--- src/rtl/trace_pkg.sv ---
// trace_pkg
//   Shared definitions for the instruction trace capture block:
//   - FSM state encoding (IDLE/ARMED/CAPTURE/DONE)
//   - record field widths and bit offsets inside a trace record
//   - default FIFO depth and stamp width
//   - saturating 8-bit increment used by the drop counter
package trace_pkg;

    typedef enum logic [1:0] {
        ST_IDLE    = 2'd0,
        ST_ARMED   = 2'd1,
        ST_CAPTURE = 2'd2,
        ST_DONE    = 2'd3
    } trace_state_e;

    localparam int DEFAULT_DEPTH   = 8;
    localparam int DEFAULT_STAMP_W = 16;

    // Record body layout, LSB first: wb_data, rd, wb_en, pc. The stamp sits above.
    localparam int PC_W        = 32;
    localparam int RD_W        = 5;
    localparam int WB_W        = 32;
    localparam int WB_DATA_LSB = 0;
    localparam int RD_LSB      = WB_DATA_LSB + WB_W;
    localparam int WB_EN_LSB   = RD_LSB + RD_W;
    localparam int PC_LSB      = WB_EN_LSB + 1;
    localparam int REC_BODY_W  = PC_LSB + PC_W;
    localparam int STAMP_LSB   = REC_BODY_W;

    function automatic logic [7:0] sat_inc8(input logic [7:0] v);
        return (v == 8'hFF) ? v : v + 8'd1;
    endfunction

endpackage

------------------------------------

- Exercise: When you reach the end of the data, write every line out again verbatim.

- Solution below:
--- src/rtl/trace_pkg.sv ---
// trace_pkg
//   Shared definitions for the instruction trace capture block:
//   - FSM state encoding (IDLE/ARMED/CAPTURE/DONE)
//   - record field widths and bit offsets inside a trace record
//   - default FIFO depth and stamp width
//   - saturating 8-bit increment used by the drop counter
package trace_pkg;

    typedef enum logic [1:0] {
        ST_IDLE    = 2'd0,
        ST_ARMED   = 2'd1,
        ST_CAPTURE = 2'd2,
        ST_DONE    = 2'd3
    } trace_state_e;

    localparam int DEFAULT_DEPTH   = 8;
    localparam int DEFAULT_STAMP_W = 16;

    // Record body layout, LSB first: wb_data, rd, wb_en, pc. The stamp sits above.
    localparam int PC_W        = 32;
    localparam int RD_W        = 5;
    localparam int WB_W        = 32;
    localparam int WB_DATA_LSB = 0;
    localparam int RD_LSB      = WB_DATA_LSB + WB_W;
    localparam int WB_EN_LSB   = RD_LSB + RD_W;
    localparam int PC_LSB      = WB_EN_LSB + 1;
    localparam int REC_BODY_W  = PC_LSB + PC_W;
    localparam int STAMP_LSB   = REC_BODY_W;

    function automatic logic [7:0] sat_inc8(input logic [7:0] v);
        return (v == 8'hFF) ? v : v + 8'd1;
    endfunction

endpackage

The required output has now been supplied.